Prospek Ekonomi Indonesia 2022: Bersiap-siap untuk lepas landas

Photo credit: Unsplash

Situasi pandemi yang terkendali dan peluncuran vaksinasi sesuai target diharapkan dapat mempercepat normalisasi kegiatan ekonomi pada 2022

  • DBS Group Research melihat empat faktor yang perlu menjadi perhatian pada 2022, yaitu i) dinamika pertumbuhan dan inflasi, ii) normalisasi kebijakan, (iii) penyangga eksternal, dan (iv) katalis jangka menengah

  • Dengan mengecualikan guncangan akibat varian Covid Omicron dan pengetatan moneter Amerika Serikat (AS) yang agresif, DBS Group Research memperkirakan nilai tukar rupiah terhadap dolar AS tetap di kisaran 14.000-15.000 pada 2022 dan 2023

  • Bank Sentral AS yang lebih agresif dan pandemi COVID-19 yang berlanjut akan menjadi tantangan

EKONOMI

MediaPATRIOT – Jakarta, 27 Desember 2021 – DBS Group Research menyoroti empat faktor yang harus diperhatikan pada 2022 a) momentum pertumbuhan ekonomi yang lebih tinggi  tahun depan, dan demikian pula halnya dengan inflasi; b) kebijakan fiskal dan moneter berada di jalur tepat untuk secara bertahap mengendurkan bias akomodatifnya; c) walau sudah kuat dan tersangga dengan baik, keseimbangan eksternal kemungkinan akan lebih baik; dan d) fokus pada sektor komoditas hilir dan infrastruktur.

  • Pertumbuhan ekonomi akan  meningkat pada 2022, demikian pula halnya dengan inflasi

Memasuki 2022, dengan asumsi situasi COVID terkendali akan membuka peluang untuk normalisasi lebih lanjut dalam pengeluaran non esensial, peningkatan lapangan pekerjaan, produksi, dan pertumbuhan investasi.

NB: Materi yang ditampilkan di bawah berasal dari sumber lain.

## config.mk

```make
export PLATFORM = sky130hd
export DESIGN_NAME = irqc_prog_if
export DESIGN_NICKNAME = d
export VERILOG_FILES = /design/src/rtl/irqc_pkg.sv /design/src/rtl/irqc_cmd_decode.sv /design/src/rtl/irqc_init_seq.sv /design/src/rtl/irqc_ocw_regs.sv /design/src/rtl/irqc_prog_if.sv
export SDC_FILE = /design/constraint.sdc
export NUM_CORES = 1
export LEC_CHECK = 0
export ABC_AREA = 1
export ABC_CLOCK_PERIOD_IN_PS = 1190
export BUFFER_PORTS_ARGS = -buffer_cell sky130_fd_sc_hd__buf_4
export CAP_MARGIN = 40
export CORE_UTILIZATION = 45
export DETAILED_ROUTE_END_ITERATION = 10
export PLACE_DENSITY_LB_ADDON = 0.15
export SYNTH_ARGS = -nofsm -noshare
export SYNTH_HDL_FRONTEND = slang
export SYNTH_SLANG_ARGS = --single-unit
```

## constraint.sdc

```tcl
create_clock -name clk -period 1.19 [get_ports clk]
set_input_delay 0.119 -clock clk [delete_from_list [all_inputs] [get_ports clk]]
set_output_delay 0.119 -clock clk [all_outputs]
set_load 0.005 [all_outputs]
```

Dengan asumsi normalisasi kegiatan, yang diharapkan berbarengan dengan percepatan permintaan domestik, kami mematok perkiraan PDB 2022 sebesar 4,8%, naik dari perkiraan tahun ini, yang sebesar 3,6%. Total inflasi Indeks Harga Konsumen (IHK) tahun 2021 kemungkinan rendah, rata-rata sebesar 1,5%, di bawah target bank sentral. Ini  disebabkan oleh peningkatan harga akibat harga komoditas tinggi yang belum terefleksi secara keseluruhan dan diimbangi dengan harga makanan dan jasa yang terkendali serta permintaan yang masih di bawah normal. Kenaikan inflasi tahun depan akan ditentukan oleh banyak faktor. Kami memperkirakan inflasi 2022 rata-rata sebesar 3% walau masih dalam target BI, yang sebesar 2%-4%.

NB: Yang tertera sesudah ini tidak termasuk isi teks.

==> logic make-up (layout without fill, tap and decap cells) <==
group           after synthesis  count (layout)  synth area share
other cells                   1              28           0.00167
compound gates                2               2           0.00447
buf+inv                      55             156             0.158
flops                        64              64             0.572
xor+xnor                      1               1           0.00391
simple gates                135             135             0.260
$ cat config.mk
export PLATFORM = sky130hd
export DESIGN_NAME = adc_trig_cmp
export DESIGN_NICKNAME = d
export VERILOG_FILES = /design/src/rtl/adc_trig_cmp.sv
export SDC_FILE = /design/constraint.sdc
export NUM_CORES = 1
export LEC_CHECK = 0
export CAP_MARGIN = 5
export CORE_MARGIN = 2
export CORE_UTILIZATION = 54
export CTS_CLUSTER_SIZE = 20
export DETAILED_ROUTE_END_ITERATION = 12
export GPL_ROUTABILITY_DRIVEN = 0
export HOLD_SLACK_MARGIN = 0.12
export PLACE_DENSITY = 0.77
export SKIP_CTS_REPAIR_TIMING = 1
export SLEW_MARGIN = 20
export SYNTH_ARGS = -nofsm -noshare
export SYNTH_HDL_FRONTEND = slang
export SYNTH_SLANG_ARGS = --single-unit
$ cat constraint.sdc
create_clock -name clk -period 1.9 [get_ports clk]
set_input_delay 0.57 -clock clk [delete_from_list [all_inputs] [get_ports clk]]
set_output_delay 0.57 -clock clk [all_outputs]
set_load 0.05 [all_outputs]
$ cat src/rtl/adc_trig_cmp.sv
module adc_trig_cmp #(
  parameter int W = 16,
  parameter logic [W-1:0] INIT = '1
) (
  input  logic         clk,
  input  logic         rst_n,
  input  logic         en,
  input  logic [W-1:0] cnt,
  input  logic         crest,
  input  logic         trough,
  input  logic [1:0]   bus_addr,
  input  logic         bus_wr,
  input  logic         bus_rd,
  input  logic [W-1:0] bus_wdata,
  input  logic         bus_byte,
  output logic [W-1:0] bus_rdata,
  output logic         bus_err,
  output logic         req_a,
  output logic         req_b
);
  localparam logic [1:0] SEL_CMP_A = 2'd0;
  localparam logic [1:0] SEL_CMP_B = 2'd1;
  localparam logic [1:0] SEL_BUF_A = 2'd2;
  localparam logic [1:0] SEL_BUF_B = 2'd3;

  logic [W-1:0] cmp_a, cmp_b, buf_a, buf_b;
  logic [W-1:0] buf_a_nx, buf_b_nx;
  logic         hit_a, hit_b, hit_a_q, hit_b_q;
  logic         wr_ok, xfer;

  assign wr_ok    = bus_wr && !bus_byte;
  assign xfer     = crest || trough;
  assign buf_a_nx = (wr_ok && bus_addr == SEL_BUF_A) ? bus_wdata : buf_a;
  assign buf_b_nx = (wr_ok && bus_addr == SEL_BUF_B) ? bus_wdata : buf_b;
  assign hit_a    = (cnt == cmp_a);
  assign hit_b    = (cnt == cmp_b);

  always_ff @(posedge clk) begin
    if (!rst_n) begin
      cmp_a     <= INIT;
      cmp_b     <= INIT;
      buf_a     <= INIT;
      buf_b     <= INIT;
      bus_rdata <= '0;
      bus_err   <= 1'b0;
      hit_a_q   <= 1'b0;
      hit_b_q   <= 1'b0;
      req_a     <= 1'b0;
      req_b     <= 1'b0;
    end else begin
      buf_a <= buf_a_nx;
      buf_b <= buf_b_nx;
      if (xfer) begin
        cmp_a <= buf_a_nx;
        cmp_b <= buf_b_nx;
      end else begin
        if (wr_ok && bus_addr == SEL_CMP_A) cmp_a <= bus_wdata;
        if (wr_ok && bus_addr == SEL_CMP_B) cmp_b <= bus_wdata;
      end
      if (bus_byte && (bus_wr || bus_rd)) bus_err <= 1'b1;
      if (bus_rd) begin
        if (bus_byte) bus_rdata <= '0;
        else begin
          case (bus_addr)
            SEL_CMP_A: bus_rdata <= cmp_a;
            SEL_CMP_B: bus_rdata <= cmp_b;
            SEL_BUF_A: bus_rdata <= buf_a;
            default:   bus_rdata <= buf_b;
          endcase
        end
      end
      hit_a_q <= hit_a;
      hit_b_q <= hit_b;
      req_a   <= en && hit_a && !hit_a_q;
      req_b   <= en && hit_b && !hit_b_q;
    end
  end
endmodule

  • Kebijakan fiskal dan moneter yang akomodatif perlahan-lahan akan dikurangi

Kebijakan moneter – suku bunga telah mencapai titik terendah

Pemerintah serta pengambil kebijakan kemungkinan akan memantau perkembangan dan mempertahankan aset domestik dari dampak perubahan kebijakan global. Perkiraan kami lebih condong ke jalur konservatif, yaitu kenaikan sebesar 25bp pada akhir 2022, kemudian sebesar 75bps pada 2023, untuk mempertahankan nilai tukar dan memastikan stabilitas keuangan. Namun demikian, apabila Bank Sentral AS lebih agresif maka BI mungkin akan meningkatkan suku bunga acuannya 25bp lebih besar dari skenario dasar kami pada paruh ke-2 2022.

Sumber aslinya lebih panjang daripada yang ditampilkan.